** PROVIDED INFORMATION follows **
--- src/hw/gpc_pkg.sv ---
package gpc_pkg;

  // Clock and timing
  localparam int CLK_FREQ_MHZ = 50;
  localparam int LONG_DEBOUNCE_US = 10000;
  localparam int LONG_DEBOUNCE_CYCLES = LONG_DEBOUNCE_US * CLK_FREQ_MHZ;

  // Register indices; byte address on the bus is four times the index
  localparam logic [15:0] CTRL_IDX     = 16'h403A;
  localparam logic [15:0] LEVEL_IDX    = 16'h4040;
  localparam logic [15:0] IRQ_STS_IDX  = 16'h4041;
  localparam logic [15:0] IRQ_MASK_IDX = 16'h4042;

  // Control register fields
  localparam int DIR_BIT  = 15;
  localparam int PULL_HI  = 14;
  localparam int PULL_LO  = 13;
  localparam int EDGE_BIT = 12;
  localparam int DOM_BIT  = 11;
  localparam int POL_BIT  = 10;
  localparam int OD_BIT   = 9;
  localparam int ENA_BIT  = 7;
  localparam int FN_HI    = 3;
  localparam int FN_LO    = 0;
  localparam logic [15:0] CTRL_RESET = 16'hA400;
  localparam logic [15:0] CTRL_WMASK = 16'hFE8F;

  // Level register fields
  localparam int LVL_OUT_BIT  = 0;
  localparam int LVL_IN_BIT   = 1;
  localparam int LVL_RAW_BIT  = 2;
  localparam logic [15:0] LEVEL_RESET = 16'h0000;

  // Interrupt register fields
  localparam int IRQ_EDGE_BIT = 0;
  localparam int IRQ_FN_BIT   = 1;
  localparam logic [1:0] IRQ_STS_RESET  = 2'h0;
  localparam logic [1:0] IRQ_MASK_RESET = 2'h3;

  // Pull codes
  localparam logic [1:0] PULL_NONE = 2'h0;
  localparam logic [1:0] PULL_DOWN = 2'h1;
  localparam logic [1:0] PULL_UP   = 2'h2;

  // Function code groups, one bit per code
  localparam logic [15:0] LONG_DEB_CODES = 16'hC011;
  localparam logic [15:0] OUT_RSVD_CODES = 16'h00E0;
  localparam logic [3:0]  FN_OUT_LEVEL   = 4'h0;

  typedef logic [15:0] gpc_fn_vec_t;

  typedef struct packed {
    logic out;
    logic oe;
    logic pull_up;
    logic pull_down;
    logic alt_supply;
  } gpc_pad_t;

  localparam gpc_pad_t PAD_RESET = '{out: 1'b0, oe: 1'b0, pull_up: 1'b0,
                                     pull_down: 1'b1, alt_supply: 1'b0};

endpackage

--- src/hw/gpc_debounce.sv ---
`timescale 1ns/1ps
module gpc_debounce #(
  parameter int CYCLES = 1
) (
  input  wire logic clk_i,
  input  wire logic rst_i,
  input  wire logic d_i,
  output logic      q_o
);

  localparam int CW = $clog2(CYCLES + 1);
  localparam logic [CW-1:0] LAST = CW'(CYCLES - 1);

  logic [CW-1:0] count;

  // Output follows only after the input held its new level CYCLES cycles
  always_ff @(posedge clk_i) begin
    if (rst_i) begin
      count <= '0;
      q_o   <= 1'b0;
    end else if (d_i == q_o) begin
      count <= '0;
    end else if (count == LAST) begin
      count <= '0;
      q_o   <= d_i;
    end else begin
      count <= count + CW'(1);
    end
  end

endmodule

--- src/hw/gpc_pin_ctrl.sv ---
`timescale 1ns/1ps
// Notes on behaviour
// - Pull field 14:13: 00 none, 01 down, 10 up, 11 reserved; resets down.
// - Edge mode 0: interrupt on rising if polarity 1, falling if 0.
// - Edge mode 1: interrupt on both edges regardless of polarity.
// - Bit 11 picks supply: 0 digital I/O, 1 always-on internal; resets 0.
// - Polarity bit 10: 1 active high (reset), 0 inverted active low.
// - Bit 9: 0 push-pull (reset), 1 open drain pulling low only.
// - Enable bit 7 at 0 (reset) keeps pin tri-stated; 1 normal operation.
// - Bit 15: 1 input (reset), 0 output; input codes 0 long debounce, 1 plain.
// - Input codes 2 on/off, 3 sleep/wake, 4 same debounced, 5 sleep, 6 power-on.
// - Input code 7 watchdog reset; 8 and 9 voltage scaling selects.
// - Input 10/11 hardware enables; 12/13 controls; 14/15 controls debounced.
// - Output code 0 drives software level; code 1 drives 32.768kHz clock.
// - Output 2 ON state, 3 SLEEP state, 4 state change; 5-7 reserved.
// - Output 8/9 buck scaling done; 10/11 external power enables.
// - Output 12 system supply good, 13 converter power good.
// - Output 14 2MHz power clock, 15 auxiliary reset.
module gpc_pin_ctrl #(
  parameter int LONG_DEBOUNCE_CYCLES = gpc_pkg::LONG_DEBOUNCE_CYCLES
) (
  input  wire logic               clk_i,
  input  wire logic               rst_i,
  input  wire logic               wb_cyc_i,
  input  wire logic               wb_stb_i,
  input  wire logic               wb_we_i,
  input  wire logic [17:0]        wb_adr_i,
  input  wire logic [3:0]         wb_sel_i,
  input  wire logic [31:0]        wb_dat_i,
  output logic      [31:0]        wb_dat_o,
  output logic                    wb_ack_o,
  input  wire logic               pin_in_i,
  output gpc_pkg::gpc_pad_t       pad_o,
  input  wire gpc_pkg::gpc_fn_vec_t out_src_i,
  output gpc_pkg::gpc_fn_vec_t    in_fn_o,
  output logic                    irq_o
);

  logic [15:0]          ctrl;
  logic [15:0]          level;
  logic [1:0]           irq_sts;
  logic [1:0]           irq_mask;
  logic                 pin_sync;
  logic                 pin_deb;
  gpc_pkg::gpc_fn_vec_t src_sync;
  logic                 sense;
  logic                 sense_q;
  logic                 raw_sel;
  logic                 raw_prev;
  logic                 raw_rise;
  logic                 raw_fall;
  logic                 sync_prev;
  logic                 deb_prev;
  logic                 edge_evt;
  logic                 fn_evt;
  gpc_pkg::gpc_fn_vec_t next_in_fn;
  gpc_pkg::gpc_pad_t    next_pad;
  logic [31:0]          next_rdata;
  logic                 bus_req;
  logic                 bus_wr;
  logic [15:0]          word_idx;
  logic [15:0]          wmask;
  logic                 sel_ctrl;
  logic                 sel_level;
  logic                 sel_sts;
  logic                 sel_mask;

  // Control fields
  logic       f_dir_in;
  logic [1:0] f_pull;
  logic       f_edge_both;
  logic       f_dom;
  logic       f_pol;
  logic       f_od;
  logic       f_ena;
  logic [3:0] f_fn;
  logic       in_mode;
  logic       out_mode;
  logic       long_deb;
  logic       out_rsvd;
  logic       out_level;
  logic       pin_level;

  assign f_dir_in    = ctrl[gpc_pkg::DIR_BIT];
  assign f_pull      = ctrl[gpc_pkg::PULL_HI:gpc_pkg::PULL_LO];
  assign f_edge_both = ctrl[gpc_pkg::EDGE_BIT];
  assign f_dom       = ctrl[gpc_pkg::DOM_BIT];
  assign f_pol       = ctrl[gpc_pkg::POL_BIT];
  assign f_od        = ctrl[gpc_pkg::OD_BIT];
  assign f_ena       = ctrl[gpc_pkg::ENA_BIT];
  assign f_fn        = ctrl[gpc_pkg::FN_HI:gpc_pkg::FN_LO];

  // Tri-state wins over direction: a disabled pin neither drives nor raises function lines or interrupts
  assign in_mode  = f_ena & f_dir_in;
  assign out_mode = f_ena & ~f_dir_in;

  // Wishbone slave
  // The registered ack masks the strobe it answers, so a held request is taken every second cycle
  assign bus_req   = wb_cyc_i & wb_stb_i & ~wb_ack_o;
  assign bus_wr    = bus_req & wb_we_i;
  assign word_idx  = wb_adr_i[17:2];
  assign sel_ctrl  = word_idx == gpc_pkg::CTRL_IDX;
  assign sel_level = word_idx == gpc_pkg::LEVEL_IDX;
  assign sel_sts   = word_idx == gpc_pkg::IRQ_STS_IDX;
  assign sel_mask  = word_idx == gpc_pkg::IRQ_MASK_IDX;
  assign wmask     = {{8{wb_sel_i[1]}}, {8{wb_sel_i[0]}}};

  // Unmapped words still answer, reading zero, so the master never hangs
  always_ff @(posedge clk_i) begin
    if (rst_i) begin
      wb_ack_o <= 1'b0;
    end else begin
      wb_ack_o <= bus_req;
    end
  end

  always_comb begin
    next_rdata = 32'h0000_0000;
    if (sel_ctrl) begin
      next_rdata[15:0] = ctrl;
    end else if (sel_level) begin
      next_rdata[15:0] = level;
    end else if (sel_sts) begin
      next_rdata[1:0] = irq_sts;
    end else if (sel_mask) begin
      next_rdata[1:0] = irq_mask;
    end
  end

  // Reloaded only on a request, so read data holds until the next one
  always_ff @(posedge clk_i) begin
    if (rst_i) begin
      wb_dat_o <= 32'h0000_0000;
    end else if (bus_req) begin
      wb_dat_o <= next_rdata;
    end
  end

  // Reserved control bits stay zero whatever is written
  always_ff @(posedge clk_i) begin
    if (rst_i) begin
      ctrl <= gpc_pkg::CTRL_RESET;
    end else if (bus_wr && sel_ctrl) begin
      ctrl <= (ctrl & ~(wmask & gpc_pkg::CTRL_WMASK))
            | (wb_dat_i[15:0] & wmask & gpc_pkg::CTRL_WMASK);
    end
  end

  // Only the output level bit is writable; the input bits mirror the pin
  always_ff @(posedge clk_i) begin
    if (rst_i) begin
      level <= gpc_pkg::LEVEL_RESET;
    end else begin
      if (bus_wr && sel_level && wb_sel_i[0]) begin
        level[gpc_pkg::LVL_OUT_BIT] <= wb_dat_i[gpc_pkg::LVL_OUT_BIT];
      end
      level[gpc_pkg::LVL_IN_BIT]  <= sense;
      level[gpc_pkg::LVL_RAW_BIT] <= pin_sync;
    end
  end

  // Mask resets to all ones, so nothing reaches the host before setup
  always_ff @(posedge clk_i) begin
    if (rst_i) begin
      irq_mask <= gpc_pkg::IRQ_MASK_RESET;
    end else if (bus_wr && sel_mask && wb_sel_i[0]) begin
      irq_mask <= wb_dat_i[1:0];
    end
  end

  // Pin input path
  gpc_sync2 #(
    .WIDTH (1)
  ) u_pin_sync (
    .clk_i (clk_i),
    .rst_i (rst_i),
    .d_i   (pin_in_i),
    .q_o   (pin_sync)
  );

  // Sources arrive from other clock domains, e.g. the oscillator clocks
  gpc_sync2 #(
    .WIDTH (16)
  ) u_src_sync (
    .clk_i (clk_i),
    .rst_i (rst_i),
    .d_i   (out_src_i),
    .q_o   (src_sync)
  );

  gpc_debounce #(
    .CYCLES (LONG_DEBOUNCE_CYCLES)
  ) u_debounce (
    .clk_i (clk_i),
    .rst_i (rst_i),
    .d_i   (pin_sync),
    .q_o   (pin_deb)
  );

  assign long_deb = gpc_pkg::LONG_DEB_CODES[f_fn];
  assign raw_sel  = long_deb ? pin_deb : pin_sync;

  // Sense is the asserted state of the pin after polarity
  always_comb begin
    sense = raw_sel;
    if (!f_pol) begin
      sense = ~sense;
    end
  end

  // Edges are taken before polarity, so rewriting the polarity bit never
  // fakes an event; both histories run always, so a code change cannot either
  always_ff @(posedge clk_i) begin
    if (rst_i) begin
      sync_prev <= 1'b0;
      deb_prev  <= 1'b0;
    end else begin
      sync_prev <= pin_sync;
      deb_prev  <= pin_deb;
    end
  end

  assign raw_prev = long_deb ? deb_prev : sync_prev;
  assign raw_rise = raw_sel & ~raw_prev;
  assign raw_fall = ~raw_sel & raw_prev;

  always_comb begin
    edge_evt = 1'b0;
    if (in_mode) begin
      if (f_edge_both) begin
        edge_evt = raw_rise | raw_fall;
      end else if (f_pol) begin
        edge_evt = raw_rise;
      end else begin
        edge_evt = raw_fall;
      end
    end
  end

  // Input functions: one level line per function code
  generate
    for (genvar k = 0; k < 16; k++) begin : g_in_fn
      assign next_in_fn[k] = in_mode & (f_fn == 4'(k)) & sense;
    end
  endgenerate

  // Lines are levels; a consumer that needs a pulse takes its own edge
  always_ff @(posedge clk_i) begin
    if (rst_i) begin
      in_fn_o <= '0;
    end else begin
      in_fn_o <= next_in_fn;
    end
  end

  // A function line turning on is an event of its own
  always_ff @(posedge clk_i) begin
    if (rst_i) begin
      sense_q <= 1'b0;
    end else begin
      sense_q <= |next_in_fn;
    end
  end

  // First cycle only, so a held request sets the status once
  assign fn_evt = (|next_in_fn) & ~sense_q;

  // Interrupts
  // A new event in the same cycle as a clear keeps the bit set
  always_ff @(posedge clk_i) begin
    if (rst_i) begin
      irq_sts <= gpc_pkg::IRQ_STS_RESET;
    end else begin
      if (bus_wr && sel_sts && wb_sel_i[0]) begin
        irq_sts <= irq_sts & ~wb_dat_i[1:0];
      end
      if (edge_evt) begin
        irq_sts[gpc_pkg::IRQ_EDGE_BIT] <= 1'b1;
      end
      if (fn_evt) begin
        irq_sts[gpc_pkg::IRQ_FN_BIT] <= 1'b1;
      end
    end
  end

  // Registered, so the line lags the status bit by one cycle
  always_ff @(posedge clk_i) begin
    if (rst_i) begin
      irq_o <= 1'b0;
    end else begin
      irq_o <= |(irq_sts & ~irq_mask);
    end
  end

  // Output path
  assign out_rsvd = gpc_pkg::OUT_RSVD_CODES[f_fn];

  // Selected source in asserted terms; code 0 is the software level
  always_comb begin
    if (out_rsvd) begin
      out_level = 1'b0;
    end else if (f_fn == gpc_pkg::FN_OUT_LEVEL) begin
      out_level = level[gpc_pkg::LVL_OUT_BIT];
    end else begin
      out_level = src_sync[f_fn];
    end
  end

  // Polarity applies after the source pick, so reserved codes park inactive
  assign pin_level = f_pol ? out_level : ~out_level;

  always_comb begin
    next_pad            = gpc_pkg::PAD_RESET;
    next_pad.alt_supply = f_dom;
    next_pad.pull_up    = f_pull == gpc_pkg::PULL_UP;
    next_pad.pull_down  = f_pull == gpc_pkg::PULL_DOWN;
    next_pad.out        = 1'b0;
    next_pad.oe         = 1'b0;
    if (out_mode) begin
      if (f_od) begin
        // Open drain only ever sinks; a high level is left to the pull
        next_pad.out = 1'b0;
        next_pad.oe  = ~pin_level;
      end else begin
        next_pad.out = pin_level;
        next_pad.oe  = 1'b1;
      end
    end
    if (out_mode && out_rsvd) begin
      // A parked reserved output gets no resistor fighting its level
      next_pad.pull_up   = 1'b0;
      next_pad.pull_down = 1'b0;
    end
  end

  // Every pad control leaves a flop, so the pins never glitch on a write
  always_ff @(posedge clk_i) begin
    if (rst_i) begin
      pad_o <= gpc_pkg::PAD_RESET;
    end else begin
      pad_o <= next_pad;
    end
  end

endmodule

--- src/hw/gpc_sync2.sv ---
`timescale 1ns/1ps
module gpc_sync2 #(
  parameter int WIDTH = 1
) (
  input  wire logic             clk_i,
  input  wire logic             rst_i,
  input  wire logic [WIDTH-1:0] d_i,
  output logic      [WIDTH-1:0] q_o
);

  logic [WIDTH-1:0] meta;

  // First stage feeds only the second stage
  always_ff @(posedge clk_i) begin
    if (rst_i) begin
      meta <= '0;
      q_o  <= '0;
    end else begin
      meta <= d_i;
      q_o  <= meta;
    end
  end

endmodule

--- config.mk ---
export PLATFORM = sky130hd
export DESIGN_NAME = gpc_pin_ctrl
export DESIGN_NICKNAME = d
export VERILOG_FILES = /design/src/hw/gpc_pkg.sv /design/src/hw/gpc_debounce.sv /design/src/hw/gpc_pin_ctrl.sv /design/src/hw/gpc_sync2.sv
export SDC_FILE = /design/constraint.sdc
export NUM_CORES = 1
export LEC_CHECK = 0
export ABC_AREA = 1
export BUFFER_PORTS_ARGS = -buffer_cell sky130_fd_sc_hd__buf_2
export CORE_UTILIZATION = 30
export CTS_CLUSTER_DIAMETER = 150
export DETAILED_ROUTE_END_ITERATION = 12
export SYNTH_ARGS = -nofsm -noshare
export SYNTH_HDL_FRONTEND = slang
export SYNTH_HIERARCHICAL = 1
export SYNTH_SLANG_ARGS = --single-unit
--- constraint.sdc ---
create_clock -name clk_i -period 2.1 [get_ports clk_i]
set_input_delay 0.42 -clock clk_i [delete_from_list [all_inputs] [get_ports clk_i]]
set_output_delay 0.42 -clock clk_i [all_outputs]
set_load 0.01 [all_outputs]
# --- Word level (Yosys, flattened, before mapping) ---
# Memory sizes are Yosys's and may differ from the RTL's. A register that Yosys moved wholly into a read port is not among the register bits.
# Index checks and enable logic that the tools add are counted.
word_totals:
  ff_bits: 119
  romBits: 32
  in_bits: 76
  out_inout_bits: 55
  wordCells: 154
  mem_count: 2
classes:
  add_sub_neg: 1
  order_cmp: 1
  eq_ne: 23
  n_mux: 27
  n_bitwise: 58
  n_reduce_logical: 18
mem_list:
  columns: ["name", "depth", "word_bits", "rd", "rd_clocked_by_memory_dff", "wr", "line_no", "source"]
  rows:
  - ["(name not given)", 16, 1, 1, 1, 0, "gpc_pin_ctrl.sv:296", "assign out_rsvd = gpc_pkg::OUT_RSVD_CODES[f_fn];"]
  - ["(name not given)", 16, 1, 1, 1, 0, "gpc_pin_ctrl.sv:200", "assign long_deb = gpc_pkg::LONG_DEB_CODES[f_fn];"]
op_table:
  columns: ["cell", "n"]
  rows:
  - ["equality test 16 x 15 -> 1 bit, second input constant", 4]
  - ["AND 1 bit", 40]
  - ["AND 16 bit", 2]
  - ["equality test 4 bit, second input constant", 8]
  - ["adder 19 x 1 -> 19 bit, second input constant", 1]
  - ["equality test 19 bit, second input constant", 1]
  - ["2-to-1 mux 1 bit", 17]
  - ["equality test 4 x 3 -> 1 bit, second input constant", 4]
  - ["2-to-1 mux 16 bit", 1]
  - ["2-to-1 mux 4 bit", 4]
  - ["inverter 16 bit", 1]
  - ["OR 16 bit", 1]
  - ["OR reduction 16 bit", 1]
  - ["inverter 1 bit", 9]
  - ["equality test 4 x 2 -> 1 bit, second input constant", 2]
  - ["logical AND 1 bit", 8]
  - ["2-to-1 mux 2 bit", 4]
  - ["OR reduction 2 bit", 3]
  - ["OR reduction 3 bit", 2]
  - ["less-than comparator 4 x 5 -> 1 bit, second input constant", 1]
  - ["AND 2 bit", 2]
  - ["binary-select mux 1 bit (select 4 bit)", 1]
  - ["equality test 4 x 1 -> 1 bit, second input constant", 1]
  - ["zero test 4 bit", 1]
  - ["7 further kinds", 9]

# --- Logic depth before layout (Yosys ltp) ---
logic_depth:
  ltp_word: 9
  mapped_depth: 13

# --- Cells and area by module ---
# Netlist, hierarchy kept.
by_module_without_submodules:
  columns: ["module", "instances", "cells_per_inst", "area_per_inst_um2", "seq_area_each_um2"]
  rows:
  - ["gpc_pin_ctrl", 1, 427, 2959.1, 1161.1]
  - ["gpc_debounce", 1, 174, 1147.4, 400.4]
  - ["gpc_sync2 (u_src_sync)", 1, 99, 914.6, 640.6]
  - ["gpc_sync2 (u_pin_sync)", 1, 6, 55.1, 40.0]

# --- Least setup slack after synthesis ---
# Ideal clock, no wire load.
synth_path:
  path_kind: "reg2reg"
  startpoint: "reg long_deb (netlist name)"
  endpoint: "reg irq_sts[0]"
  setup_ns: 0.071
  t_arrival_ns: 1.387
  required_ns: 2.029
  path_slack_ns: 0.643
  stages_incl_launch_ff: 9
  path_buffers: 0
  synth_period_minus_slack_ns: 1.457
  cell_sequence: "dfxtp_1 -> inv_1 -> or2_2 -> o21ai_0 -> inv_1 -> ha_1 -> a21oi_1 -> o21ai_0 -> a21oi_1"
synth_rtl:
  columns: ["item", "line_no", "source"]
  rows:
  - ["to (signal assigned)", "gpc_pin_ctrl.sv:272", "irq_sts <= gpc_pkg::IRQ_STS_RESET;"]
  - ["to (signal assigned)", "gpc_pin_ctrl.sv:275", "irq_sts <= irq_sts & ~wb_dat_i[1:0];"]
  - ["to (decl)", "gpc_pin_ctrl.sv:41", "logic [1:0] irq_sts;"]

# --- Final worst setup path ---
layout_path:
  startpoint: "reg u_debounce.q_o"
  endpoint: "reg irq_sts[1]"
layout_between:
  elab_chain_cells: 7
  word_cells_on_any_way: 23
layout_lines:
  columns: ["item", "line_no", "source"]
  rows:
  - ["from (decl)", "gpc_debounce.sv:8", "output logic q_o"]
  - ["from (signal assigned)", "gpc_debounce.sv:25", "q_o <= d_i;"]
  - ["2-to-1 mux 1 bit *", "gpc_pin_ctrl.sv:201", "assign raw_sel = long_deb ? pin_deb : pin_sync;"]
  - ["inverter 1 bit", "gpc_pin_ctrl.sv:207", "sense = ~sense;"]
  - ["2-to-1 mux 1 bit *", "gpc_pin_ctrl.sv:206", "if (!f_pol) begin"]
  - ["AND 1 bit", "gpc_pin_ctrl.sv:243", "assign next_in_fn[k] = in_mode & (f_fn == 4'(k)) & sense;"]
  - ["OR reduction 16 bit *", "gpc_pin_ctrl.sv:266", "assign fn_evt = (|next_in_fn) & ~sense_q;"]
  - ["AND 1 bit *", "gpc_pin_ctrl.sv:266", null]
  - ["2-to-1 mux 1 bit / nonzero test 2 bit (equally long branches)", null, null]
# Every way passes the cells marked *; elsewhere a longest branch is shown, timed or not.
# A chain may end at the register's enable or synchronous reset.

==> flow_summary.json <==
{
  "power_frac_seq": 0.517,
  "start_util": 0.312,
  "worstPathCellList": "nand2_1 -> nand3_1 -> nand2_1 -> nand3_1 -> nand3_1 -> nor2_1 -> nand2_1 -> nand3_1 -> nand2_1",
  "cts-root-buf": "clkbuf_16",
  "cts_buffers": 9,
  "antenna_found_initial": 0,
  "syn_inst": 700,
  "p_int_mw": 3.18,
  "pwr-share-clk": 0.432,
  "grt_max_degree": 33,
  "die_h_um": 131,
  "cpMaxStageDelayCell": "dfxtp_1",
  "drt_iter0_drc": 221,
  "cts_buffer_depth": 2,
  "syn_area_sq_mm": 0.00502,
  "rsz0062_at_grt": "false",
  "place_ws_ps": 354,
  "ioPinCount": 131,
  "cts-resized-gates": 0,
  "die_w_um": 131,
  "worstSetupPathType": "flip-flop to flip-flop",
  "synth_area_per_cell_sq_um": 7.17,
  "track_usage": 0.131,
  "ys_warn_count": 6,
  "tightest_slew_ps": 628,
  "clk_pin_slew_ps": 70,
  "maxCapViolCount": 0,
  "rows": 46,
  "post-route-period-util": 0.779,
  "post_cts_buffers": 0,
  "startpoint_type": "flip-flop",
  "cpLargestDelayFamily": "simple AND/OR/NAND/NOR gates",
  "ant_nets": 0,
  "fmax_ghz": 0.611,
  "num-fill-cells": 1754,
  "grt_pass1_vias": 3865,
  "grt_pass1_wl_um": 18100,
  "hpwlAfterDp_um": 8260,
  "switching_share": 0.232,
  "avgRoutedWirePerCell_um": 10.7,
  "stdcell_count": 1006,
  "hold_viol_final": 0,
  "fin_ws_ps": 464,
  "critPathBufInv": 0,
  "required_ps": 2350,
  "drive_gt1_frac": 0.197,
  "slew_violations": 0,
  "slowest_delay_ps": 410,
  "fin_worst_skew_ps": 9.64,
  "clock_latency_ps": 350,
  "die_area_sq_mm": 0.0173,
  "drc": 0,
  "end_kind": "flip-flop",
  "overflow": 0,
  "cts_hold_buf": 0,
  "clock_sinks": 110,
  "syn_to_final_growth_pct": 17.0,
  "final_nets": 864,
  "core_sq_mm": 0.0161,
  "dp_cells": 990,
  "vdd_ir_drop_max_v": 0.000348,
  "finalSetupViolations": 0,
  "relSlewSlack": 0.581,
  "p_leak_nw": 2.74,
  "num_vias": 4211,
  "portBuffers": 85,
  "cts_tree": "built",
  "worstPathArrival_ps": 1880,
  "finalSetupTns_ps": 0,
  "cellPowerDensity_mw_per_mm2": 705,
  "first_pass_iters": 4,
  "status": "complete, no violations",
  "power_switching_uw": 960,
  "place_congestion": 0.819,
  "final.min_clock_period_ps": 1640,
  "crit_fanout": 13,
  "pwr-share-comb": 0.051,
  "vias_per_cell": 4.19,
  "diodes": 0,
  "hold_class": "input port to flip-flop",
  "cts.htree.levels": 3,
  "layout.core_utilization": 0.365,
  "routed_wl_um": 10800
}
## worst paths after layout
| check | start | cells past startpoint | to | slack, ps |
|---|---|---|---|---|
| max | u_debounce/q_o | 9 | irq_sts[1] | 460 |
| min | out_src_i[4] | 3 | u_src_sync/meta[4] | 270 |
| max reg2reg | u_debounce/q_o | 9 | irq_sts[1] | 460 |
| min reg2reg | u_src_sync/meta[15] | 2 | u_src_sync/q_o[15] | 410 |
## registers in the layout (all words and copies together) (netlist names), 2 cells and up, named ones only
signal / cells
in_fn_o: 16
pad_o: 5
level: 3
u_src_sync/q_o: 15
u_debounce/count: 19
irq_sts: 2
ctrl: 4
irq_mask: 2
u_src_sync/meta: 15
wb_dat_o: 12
** End of PROVIDED INFORMATION **
TRY IT – Look back at the data above. Transcribe exactly the lines starting at the line that contains "localparam logic [1:0] IRQ_MASK_RESET" and ending at the line that contains "localparam logic [15:0] LONG_DEB_CODES".

PROBLEM SOLUTION –
  localparam logic [1:0] IRQ_MASK_RESET = 2'h3;

  // Pull codes
  localparam logic [1:0] PULL_NONE = 2'h0;
  localparam logic [1:0] PULL_DOWN = 2'h1;
  localparam logic [1:0] PULL_UP   = 2'h2;

  // Function code groups, one bit per code
  localparam logic [15:0] LONG_DEB_CODES = 16'hC011;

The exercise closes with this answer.